2011年5月18日水曜日

ブラック・スワン

六本木ヒルズで「ブラック・スワン」を観る( 公式サイト )。 黒い白鳥と言っても N.N.タレブではなくて、 ナタリー・ポートマンがアカデミー賞、 ゴールデン・グローブ賞などで主演女優賞を受賞した映画の方。 ポートマンが怖過ぎる。 「レオン」であんなに可愛かった女の子がこんなことに。 ついでに言えば、ちょい役のウィノナ・ライダーも怖過ぎる。 「ビートルジュース」や「シザーハンズ」 であんなに可愛かった女の子がこんなことに。 映画は異様なまでに濃密な素晴しい出来栄えだったが、 バレエをやっている女の子は心を傷めるから観ない方が良いと思う。 実際、今日も劇場には、 歩き方とファッションからしてダンサーだな、 と一見して分かる女の子がちらほらいたが、 映画が終わったあと表情がこわばって、歩き方まで変になっていた。

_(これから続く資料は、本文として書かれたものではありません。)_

[src/design/pais_defines.vh]
// Register map, field positions, reset values and timing for input select
`ifndef PAIS_DEFINES_VH
`define PAIS_DEFINES_VH
// Register offsets
`define PAIS_OFF_AMB_ENC 8'h06
`define PAIS_OFF_PROX1_SEL 8'h07
`define PAIS_OFF_PROX2_SEL 8'h08
`define PAIS_OFF_PROX3_SEL 8'h09
`define PAIS_OFF_REC_CNT 8'h0a
`define PAIS_OFF_GAIN 8'h0b
`define PAIS_OFF_MISC 8'h0c
`define PAIS_OFF_STATUS 8'h0d
// Reset values
`define PAIS_RST_AMB_ENC 8'h00
`define PAIS_RST_SEL 8'h03
`define PAIS_RST_REC_CNT 8'h70
`define PAIS_RST_GAIN 8'h00
`define PAIS_RST_MISC 8'h04
// Field positions and write masks
`define PAIS_ALIGN_BIT 4
`define PAIS_REC_LSB 4
`define PAIS_MODE_BIT 2
`define PAIS_MASK_AMB_ENC 8'h10
`define PAIS_MASK_REC_CNT 8'h70
`define PAIS_MASK_GAIN 8'h07
`define PAIS_MASK_MISC 8'h04
// Converter input codes
`define PAIS_IN_SMALL_IR 8'h00
`define PAIS_IN_VISIBLE 8'h02
`define PAIS_IN_LARGE_IR 8'h03
`define PAIS_IN_NO_PD 8'h06
`define PAIS_IN_GND 8'h25
`define PAIS_IN_TEMP 8'h65
`define PAIS_IN_VDD 8'h75
// Route codes presented to the converter front end
`define PAIS_RT_SMALL_IR 3'h0
`define PAIS_RT_LARGE_IR 3'h1
`define PAIS_RT_VISIBLE 3'h2
`define PAIS_RT_NO_PD 3'h3
`define PAIS_RT_GND 3'h4
`define PAIS_RT_TEMP 3'h5
`define PAIS_RT_VDD 3'h6
`define PAIS_RT_NONE 3'h7
// One recovery converter clock at unity gain, and system clock period
`define PAIS_REC_CLK_NS 50
`define PAIS_SYS_CLK_NS 5
`define PAIS_REC_TICK_CYC (`PAIS_REC_CLK_NS / `PAIS_SYS_CLK_NS)
`endif

[src/design/pais_input_select.v]
// Proximity converter input select, recovery timing and result alignment
// Operation
// Align bit set: report low 16 bits
// Normal mode: 0x03 large, 0x00 small IR
// Raw mode: LEDs off, no reference
// Raw mode adds visible and no-photodiode codes
// Raw mode adds ground and temperature codes
// Host negates visible minus no-photodiode
// Host subtracts ground; temperature relative only
// Channels two and three decode like one
// Normal proximity mode is reset default
// Recovery code selects 1 to 511 clocks
// Recovery clock 50 ns, scaled by gain
// Host sets recovery as complement of gain
// Gain doubles LED pulse and integration
// Mode bit: 0 raw, 1 normal
`timescale 1ns/1ps
`include "pais_defines.vh"
module pais_input_select #(
  parameter TICK_CYC = `PAIS_REC_TICK_CYC
) (
  input wire sys_clk,
  input wire srst,
  // Register port
  input wire [7:0] regAddr,
  input wire [7:0] regWrData,
  input wire regWrStb,
  input wire regRdStb,
  output reg [7:0] regRdData,
  // Sequencer side
  input wire convStart,
  input wire [1:0] convChannel,
  input wire [16:0] convRaw,
  input wire convRawValid,
  input wire ambientVisActive,
  output reg [2:0] adcRoute,
  output reg selValid,
  output reg ledEnable,
  output reg recoveryBusy,
  output reg recoveryDone,
  output reg [15:0] ambientResult,
  output reg ambientResultValid,
  output reg [2:0] integScale
);

  // ***************************************************************
  // Code decode
  // ***************************************************************

  // Map a selector code to a route; mode decides which codes are legal
  function [3:0] decodeSel;
    input [7:0] code;
    input normalMode;
    begin
      decodeSel = {1'b0, `PAIS_RT_NONE};
      case (code)
        `PAIS_IN_LARGE_IR: decodeSel = {1'b1, `PAIS_RT_LARGE_IR};
        `PAIS_IN_SMALL_IR: decodeSel = {1'b1, `PAIS_RT_SMALL_IR};
        `PAIS_IN_VISIBLE: begin
          if (!normalMode) decodeSel = {1'b1, `PAIS_RT_VISIBLE};
        end
        `PAIS_IN_NO_PD: begin
          if (!normalMode) decodeSel = {1'b1, `PAIS_RT_NO_PD};
        end
        `PAIS_IN_GND: begin
          if (!normalMode) decodeSel = {1'b1, `PAIS_RT_GND};
        end
        `PAIS_IN_TEMP: begin
          if (!normalMode) decodeSel = {1'b1, `PAIS_RT_TEMP};
        end
        `PAIS_IN_VDD: begin
          if (!normalMode) decodeSel = {1'b1, `PAIS_RT_VDD};
        end
        default: decodeSel = {1'b0, `PAIS_RT_NONE};
      endcase
    end
  endfunction

  // Recovery length in converter clocks: 2^(code+2)-1, code 0 gives 1
  // Code 0 breaks the pattern, so it is caught before the shift
  function [9:0] recClocks;
    input [2:0] code;
    begin
      if (code == 3'h0) begin
        recClocks = 10'h001;
      end else begin
        recClocks = (10'h004 << code) - 10'h001;
      end
    end
  endfunction

  // ***************************************************************
  // Registers
  // ***************************************************************

  reg [7:0] ambEnc_reg;
  reg [7:0] prox1Sel_reg;
  reg [7:0] prox2Sel_reg;
  reg [7:0] prox3Sel_reg;
  reg [7:0] recCnt_reg;
  reg [7:0] gain_reg;
  reg [7:0] misc_reg;
  reg [7:0] rdData_next;
  wire normalMode;
  wire [2:0] recCode;
  wire [2:0] gainExp;

  assign normalMode = misc_reg[`PAIS_MODE_BIT];
  assign recCode = recCnt_reg[`PAIS_REC_LSB+2:`PAIS_REC_LSB];
  assign gainExp = gain_reg[2:0];

  // Writes; reserved bits are masked so they read as zero
  // Selectors keep all eight bits: an illegal code is stored as written
  // and simply decodes as no route, so software reads back what it wrote
  always @(posedge sys_clk) begin
    if (srst) begin
      ambEnc_reg <= `PAIS_RST_AMB_ENC;
      prox1Sel_reg <= `PAIS_RST_SEL;
      prox2Sel_reg <= `PAIS_RST_SEL;
      prox3Sel_reg <= `PAIS_RST_SEL;
      recCnt_reg <= `PAIS_RST_REC_CNT;
      gain_reg <= `PAIS_RST_GAIN;
      misc_reg <= `PAIS_RST_MISC;
    end else if (regWrStb) begin
      case (regAddr)
        `PAIS_OFF_AMB_ENC: ambEnc_reg <= regWrData & `PAIS_MASK_AMB_ENC;
        `PAIS_OFF_PROX1_SEL: prox1Sel_reg <= regWrData;
        `PAIS_OFF_PROX2_SEL: prox2Sel_reg <= regWrData;
        `PAIS_OFF_PROX3_SEL: prox3Sel_reg <= regWrData;
        `PAIS_OFF_REC_CNT: recCnt_reg <= regWrData & `PAIS_MASK_REC_CNT;
        `PAIS_OFF_GAIN: gain_reg <= regWrData & `PAIS_MASK_GAIN;
        `PAIS_OFF_MISC: misc_reg <= regWrData & `PAIS_MASK_MISC;
        default: ambEnc_reg <= ambEnc_reg;
      endcase
    end
  end

  // ***************************************************************
  // Recovery sequencer
  // ***************************************************************

  localparam ST_IDLE = 2'h0;
  localparam ST_REC = 2'h1;
  localparam ST_CONV = 2'h2;

  reg [1:0] state_reg;
  reg [7:0] tick_reg;
  reg [6:0] scale_reg;
  reg [9:0] recLeft_reg;
  reg [1:0] chan_reg;
  wire [3:0] dec0;
  wire [3:0] dec1;
  wire [3:0] dec2;
  reg [3:0] decSel;
  wire tickEnd;

  // All three channels share one decoder, same mode dependence
  assign dec0 = decodeSel(prox1Sel_reg, normalMode);
  assign dec1 = decodeSel(prox2Sel_reg, normalMode);
  assign dec2 = decodeSel(prox3Sel_reg, normalMode);

  // Channel select of the pending conversion
  always @* begin
    case (chan_reg)
      2'h1: decSel = dec1;
      2'h2: decSel = dec2;
      default: decSel = dec0;
    endcase
  end

  // Base tick: one 50 ns step stretched by 2^gain
  // Tick counter is eight bits, so TICK_CYC may not exceed 256
  assign tickEnd = (tick_reg == TICK_CYC[7:0] - 8'h01) &&
    (scale_reg == 7'h00);

  // Recovery wait then conversion window; a new start during a run is
  // ignored, the sequencer never overlaps two channels
  // Gain 7 wraps the 7-bit shift to zero; the subtraction then lands on
  // all ones, which is exactly the 127 extra ticks that are wanted
  always @(posedge sys_clk) begin
    if (srst) begin
      state_reg <= ST_IDLE;
      tick_reg <= 8'h00;
      scale_reg <= 7'h00;
      recLeft_reg <= 10'h000;
      chan_reg <= 2'h0;
      recoveryBusy <= 1'b0;
      recoveryDone <= 1'b0;
    end else begin
      recoveryDone <= 1'b0;
      case (state_reg)
        ST_IDLE: begin
          if (convStart) begin
            chan_reg <= convChannel;
            recLeft_reg <= recClocks(recCode);
            tick_reg <= 8'h00;
            scale_reg <= (7'h01 << gainExp) - 7'h01;
            recoveryBusy <= 1'b1;
            state_reg <= ST_REC;
          end
        end
        ST_REC: begin
          if (tick_reg != TICK_CYC[7:0] - 8'h01) begin
            tick_reg <= tick_reg + 8'h01;
          end else begin
            tick_reg <= 8'h00;
            if (scale_reg != 7'h00) begin
              scale_reg <= scale_reg - 7'h01;
            end else begin
              scale_reg <= (7'h01 << gainExp) - 7'h01;
            end
          end
          if (tickEnd) begin
            if (recLeft_reg == 10'h001) begin
              recoveryBusy <= 1'b0;
              recoveryDone <= 1'b1;
              state_reg <= ST_CONV;
            end
            recLeft_reg <= recLeft_reg - 10'h001;
          end
        end
        ST_CONV: begin
          // Converter owns the channel until its result lands
          if (convRawValid) state_reg <= ST_IDLE;
        end
        default: state_reg <= ST_IDLE;
      endcase
    end
  end

  // ***************************************************************
  // Outputs to the converter front end
  // ***************************************************************

  // Route and LED enable held from flops; raw mode kills LED drive
  // Route follows the latched channel, not convChannel, so the front end
  // only moves between channels when a new recovery is started
  always @(posedge sys_clk) begin
    if (srst) begin
      adcRoute <= `PAIS_RT_LARGE_IR;
      selValid <= 1'b0;
      ledEnable <= 1'b0;
      integScale <= 3'h0;
    end else begin
      adcRoute <= decSel[2:0];
      selValid <= decSel[3];
      ledEnable <= normalMode && decSel[3] &&
        (state_reg == ST_CONV);
      integScale <= gainExp;
    end
  end

  // Ambient result alignment: low 16 or upper 16 of the 17-bit value
  // Only the ambient visible result is aligned here; the low alignment
  // keeps fine resolution but drops the top bit of a bright reading
  always @(posedge sys_clk) begin
    if (srst) begin
      ambientResult <= 16'h0000;
      ambientResultValid <= 1'b0;
    end else begin
      ambientResultValid <= convRawValid && ambientVisActive;
      if (convRawValid && ambientVisActive) begin
        if (ambEnc_reg[`PAIS_ALIGN_BIT]) begin
          ambientResult <= convRaw[15:0];
        end else begin
          ambientResult <= convRaw[16:1];
        end
      end
    end
  end

  // ***************************************************************
  // Read port
  // ***************************************************************

  // Read mux; unmapped offsets answer zero
  // Status is a debug view of selector legality and sequencer state
  always @* begin
    case (regAddr)
      `PAIS_OFF_AMB_ENC: rdData_next = ambEnc_reg;
      `PAIS_OFF_PROX1_SEL: rdData_next = prox1Sel_reg;
      `PAIS_OFF_PROX2_SEL: rdData_next = prox2Sel_reg;
      `PAIS_OFF_PROX3_SEL: rdData_next = prox3Sel_reg;
      `PAIS_OFF_REC_CNT: rdData_next = recCnt_reg;
      `PAIS_OFF_GAIN: rdData_next = gain_reg;
      `PAIS_OFF_MISC: rdData_next = misc_reg;
      `PAIS_OFF_STATUS: rdData_next = {3'h0, selValid, 2'h0, state_reg};
      default: rdData_next = 8'h00;
    endcase
  end

  // Read data stands one cycle after the strobe, zero otherwise
  always @(posedge sys_clk) begin
    if (srst) begin
      regRdData <= 8'h00;
    end else if (regRdStb) begin
      regRdData <= rdData_next;
    end else begin
      regRdData <= 8'h00;
    end
  end

endmodule

[config.mk]
export PLATFORM = sky130hd
export DESIGN_NAME = pais_input_select
export DESIGN_NICKNAME = d
export VERILOG_FILES = /design/src/design/pais_input_select.v
export VERILOG_INCLUDE_DIRS = /design/src /design/src/design
export SDC_FILE = /design/constraint.sdc
export NUM_CORES = 1
export LEC_CHECK = 0
export BUFFER_PORTS_ARGS = -buffer_cell sky130_fd_sc_hd__buf_2
export CAP_MARGIN = 40
export CELL_PAD_IN_SITES_DETAIL_PLACEMENT = 0
export CELL_PAD_IN_SITES_GLOBAL_PLACEMENT = 1
export CORE_MARGIN = 10
export CORE_UTILIZATION = 42
export CTS_CLUSTER_SIZE = 20
export DETAILED_ROUTE_END_ITERATION = 6
export PLACE_DENSITY_LB_ADDON = 0.25
export SLEW_MARGIN = 25
export SYNTH_ARGS = -nofsm -noshare
export SYNTH_HDL_FRONTEND = slang
export SYNTH_SLANG_ARGS = --single-unit
[constraint.sdc]
create_clock -name sys_clk -period 2.5 [get_ports sys_clk]
set_input_delay 0.5 -clock sys_clk [delete_from_list [all_inputs] [get_ports sys_clk]]
set_output_delay 0.5 -clock sys_clk [all_outputs]
set_load 0.01 [all_outputs]
**Yosys cells after proc, flatten, opt, wreduce, memory -nomap -nowiden**

Cells that the tools add are included.

- Add/subtract/negate cells: 5
- Eq/ne operators: 38
- Shift-type cells: 2
- Mux-type cells: 32
- Bitwise logic cells: 3
- Reduce and logical (&&, ||, !) cells: 27

Operator list:

| kind | number |
|---|---|
| one-hot mux 4 bit (7 select lines) | 3 |
| one-hot mux 8 bit (8 select lines) | 1 |
| == test 8 x 4 -> 1 bit (second input constant) | 7 |
| == test 8 x 2 -> 1 bit (second input constant) | 6 |
| == test 8 x 7 -> 1 bit (second input constant) | 6 |
| == test 8 x 3 -> 1 bit (second input constant) | 5 |
| 2-to-1 mux 10 bit | 3 |
| == test 8 x 6 -> 1 bit (second input constant) | 3 |
| zero test 8 bit | 3 |
| 2-to-1 mux 7 bit | 3 |
| 2-to-1 mux 4 bit | 5 |
| one-hot mux 10 bit (2 select lines) | 1 |
| subtractor 10 x 1 -> 10 bit (second input constant) | 2 |
| AND reduction 2 bit | 9 |
| 2-to-1 mux 16 bit | 1 |
| 2-to-1 mux 8 bit | 2 |
| one-hot mux 8 bit (2 select lines) | 1 |
| one-hot mux 7 bit (2 select lines) | 1 |
| subtractor 7 x 1 -> 7 bit (second input constant) | 2 |
| == test 10 x 1 -> 1 bit (second input constant) | 1 |
| inequality test 2 bit (second input constant) | 5 |
| left shift 3 x 3 -> 10 bit (first input constant) | 1 |
| adder 8 x 1 -> 8 bit (second input constant) | 1 |
| 2-to-1 mux 2 bit | 4 |
| 19 further kinds | 31 |

- Bits in registers: 96
- Input port bits: 42
- Output and inout bits: 35
- Word-level logic and storage cells: 128

**Longest topological paths before layout**

- Depth in word-level cells: 5
- Depth in mapped cells: 10
- Gate-level depth less buffers: 8

**Worst setup path after synthesis**

OpenSTA, ideal clock, no wires.

- Path type: reg2reg
- Start: register scale_reg[0]
- End: register scale_reg[1]
- Library setup time: 0.065 ns
- Data arrival time: 1.904 ns
- Data required time: 2.435 ns
- Path slack: 0.531 ns
- Stages on the path, launching flop included: 9
- Buffers on the path: 0
- Path through: dfxtp_1 -> inv_1 -> ha_1 -> or4b_4 -> o31ai_4 -> mux2_1 -> nor2_1 -> a21oi_1 -> nor2_1

- Longest elaborated chain between the ends: 4

Ends and longest elaborated chain:

| what | line | source |
|---|---|---|
| start, declared | pais_input_select.v:148 | `reg [6:0] scale_reg;` |
| start signal, assigned | pais_input_select.v:197 | `scale_reg <= (7'h01 << gainExp) - 7'h01;` |
| start signal, assigned | pais_input_select.v:208 | `scale_reg <= scale_reg - 7'h01;` |
| start signal, assigned | pais_input_select.v:210 | `scale_reg <= (7'h01 << gainExp) - 7'h01;` |
| subtractor 7 x 1 -> 7 bit / nonzero test 7 bit (equally long branches) | pais_input_select.v:208, pais_input_select.v:207 |  |
| 2-to-1 mux 7 bit * | pais_input_select.v:207 | `if (scale_reg != 7'h00) begin` |
| 2-to-1 mux 7 bit * | pais_input_select.v:203 | `if (tick_reg != TICK_CYC[7:0] - 8'h01) begin` |
| one-hot mux 7 bit (2 select lines) * | pais_input_select.v:191 | `case (state_reg)` |

Mark *: on every way between the ends. The rest lies on a longest branch, timed or not. The select of a mux whose other input is x is not followed.
A chain may end at the register's enable or synchronous reset.

**Final worst setup path**

Same ends and word-level chain as after synthesis.

==> results.py <==
metrics = {
    "outcome": {
        "outcome": "finished, final reports clean",
    },
    "clock_tree": {
        "cts_hold_buf": 0,
        "clock_path_buffers": 2,
        "clockRootBuffer": "clkbuf_16",
        "cts_resized": 0,
        "clock_latency_ns": 0.35,
        "cts_buffers": 9,
        "cts_tree": "done",
        "post_cts_buffers": 0,
        "htree_levels": 3,
        "clock_sinks": 96,
        "clk_transition_reported_paths_ns": 0.07,
    },
    "yosys": {
        "async_flop_share_pct": 0,
        "yosysSeqAreaShare_pct": 38.60,
        "syn_nets": 666,
        "synth_edf_count": 0,
        "yosys_warnings": 0,
        "ys.flop_type": "dfxtp_1",
        "synth_area_sq_um": 4979,
        "ys_seq_elements": 96,
        "syn-mean-instance-area_sq_um": 8.082,
        "syn-instance-count": 616,
        "ys_types": 70,
    },
    "layout": {
        "diodes": 0,
        "drive_gt1_share_pct": 17.60,
        "final_area_sq_um": 5757,
        "layout_common_cells": "dfxtp_1, nor2_1, buf_2",
        "final_common_cell": "dfxtp_1",
        "fin_cells": 819,
        "largest_reg_flops": 16,
        "layout.nets": 722,
        "area_growth_pct": 15.63,
    },
    "power_and_ir_drop": {
        "p_leak_nw": 2.315,
        "fin_total_pwr_w": 0.003404,
        "p_per_area_nw_per_um2": 591.4,
        "ir_drop_uv": 375.1,
    },
    "die": {
        "initial_core_util_pct": 43.23,
        "die_h_microns": 128.9,
        "die_w_microns": 128.9,
        "die_area_sq_um": 16610,
        "core_area_sq_um": 11520,
        "rows": 39,
        "ioPinCount": 77,
    },
    "critical_path": {
        "crit_type": "reg -> reg",
        "worstReg2RegStart": "scale_reg[0]",
        "regToRegSetupSlack_ns": 0.39,
        "critPathLaunchType": "flip-flop",
        "crit_start": "scale_reg[0]",
        "reg2reg_to": "scale_reg[1]",
        "worstPathRequired_ns": 2.79,
        "ff2ff_path_depth": 9,
        "end_kind": "flip-flop",
        "cp_max_fo": 8,
        "arrival_ns": 2.39,
    },
    "flow_run": {
        "maxCapViolCount": 0,
    },
    "place": {
        "io_buffers": 76,
        "gp_congestion": 0.8602,
        "placed_area_sq_um": 5460,
        "dp.cells": 804,
        "place_hpwl_microns": 10220,
    },
    "drt": {
        "drt_iter0_drc": 322,
        "totalWireLength_microns": 13730,
        "vias": 4590,
        "firstDrtPassIters": 5,
        "wl_per_cell_microns": 16.76,
        "routed_via_density": 5.604,
        "drtAntennaViolNets": 0,
        "route.detailed.drc": 0,
    },
    "global_routing": {
        "grt_pass1_wl_microns": 22430,
        "grt_max_degree": 70,
        "grt.overflow.total": 0,
        "track_usage_pct": 16.65,
        "grt_pass1_vias": 4417,
        "antenna_found_initial": 0,
    },
    "timing": {
        "max_freq_mhz": 474.5,
        "skew_ns": 0.007479,
        "setup_viol_count_final": 0,
        "fin_crit_ns": 2.108,
        "fin_crit_sh_pct": 84.31,
        "tns_ns": 0,
        "tightest_slew_ns": 0.5002,
        "hold_viol_final": 0,
        "whs_ns": 0.3830,
        "rsz0062_at_grt": "no",
        "slew_viol_final": 0,
        "relSlewSlack_pct": 66.35,
    },
    "min_path": {
        "min_to": "chan_reg[1]",
        "min-delay-path-class": "in -> reg",
        "worstHoldStart": "convChannel[1]",
        "hold_depth": 3,
    },
}
==> critical path: stages, from the launching register on <==
cell and delay, ns:
dfxtp_1 0.33, inv_1 0.07, ha_1 0.20, or4b_4 0.53, o31ai_4 0.20, buf_4 0.19
mux2_1 0.32, nor2_1 0.08, a21oi_1 0.05, nor2_1 0.07
==> cells in the mapped netlist (9+ instances only) <==
cell      count  share of area [%]
mux2i_1      32                6.4
a21oi_1      47                4.7
nand2_1      60                4.5
nor2b_1      16                2.0
dfxtp_1      96                 39
o21ai_0      22                2.2
nor3_1       19                1.9
nor2_1       95                7.2
clkbuf_1     33                2.5
nand3_1      16                1.6
nor3b_1       9                1.4
a211oi_1     18                2.7
inv_1        13               0.98
==> kinds of logic after synthesis <==
| kind of cell | count (synthesis) | synth area share (%) |
|---|---|---|
| buffers and inverters | 54 | 4.222 |
| muxes | 37 | 7.565 |
| xor gates and xnor gates | 6 | 1.056 |
| adders and majority gates | 8 | 2.011 |
| AOI/OAI and AO/OA | 149 | 19.98 |
| and+or+nand+nor | 266 | 26.57 |
| DFF | 96 | 38.60 |
==> worst max path at each step <==
stage,to,cells past startpoint,slack [ns]
finish,scale_reg[1],9,0.39
global route,recLeft_reg[1],8,0.21
CTS,recLeft_reg[9],8,0.39
detailed placement,prox2Sel_reg[0],5,0.40
global placement,prox2Sel_reg[0],5,0.43
floorplan,scale_reg[1],8,0.53
==> per-layer routing <==
metal / global-route usage [%] / part of all wire, % / up-vias
li1: - / - / 2328
met1: 20.45 / 44 / 2121
met2: 27.73 / 48 / 116
met3: 3.039 / 5.4 / 25
met4: 7.759 / 2.6 / 0
met5: 0 / 0 / -
==> area by class of cell <==
class,instances,area (sq um)
fillers,1136,5759
multi-input cells,466,2846
flip-flops and latches,96,1922
repair buffers,85,460.4
clock buffers,10,239.0
well taps,143,178.9
clock inverters,5,57.56
inverters,14,52.55
==> power by group <==
group / internal [W] / switching, W / leakage, nW
clock: 0.000795 / 0.000592 / 0.137
sequential: 0.00158 / 0.0000439 / 0.781
combinational: 0.000154 / 0.000243 / 1.40
total: 0.00253 / 0.000878 / 2.31
==> stage by stage <==
stage / setup WS, ns / util, %
6_report: 0.3923 / 49.99
4_1_cts: 0.3858 / 49.99
3_3_place_gp: 0.4323 / 47.41
2_1_floorplan: 0.5305 / -
5_1_grt: 0.2069 / 49.99
3_5_place_dp: 0.4042 / 47.41
Note: power is estimated with default switching activity, not from simulation.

それで思い出したのだが、 昔、私がまだ若くて、何故か美女に限ってはもてもてだった頃 (思えば、あれがきっと人生最後の三度目モテ期だったのだろう)、 そんな美女の一人と「ほんとうのジャクリーヌ・デュ・プレ」 を渋谷の映画館に観に行った。 イギリスが誇る悲劇の天才チェリスト、 デュ・プレを題材にした伝記的な映画である。 エミリー・ワトソンの壮絶な演技の評価が高かった。 この映画も「ブラック・スワン」に匹敵するか、それをも凌ぐ、 濃密で心に痛い映画で、特に表現者の心に悪い。 観ている途中から嫌な予感がしたのだが、 映画が終わったあと、彼女は軽い貧血を起こしていた。 「吐きそう」と言う彼女を連れて、 渋谷の雑踏の中、静かな喫茶店を探すのが大変だった。

「ブラック・スワン」の方は母娘もの、「デュ・プレ」の方は姉妹もの、 という背景もあるので、 そのあたりにもミートしそうな女性は、なお注意されたい。 ただ、どちらの映画も、 日常から二時間を割いて観るに十分に値することは、保証できると思う。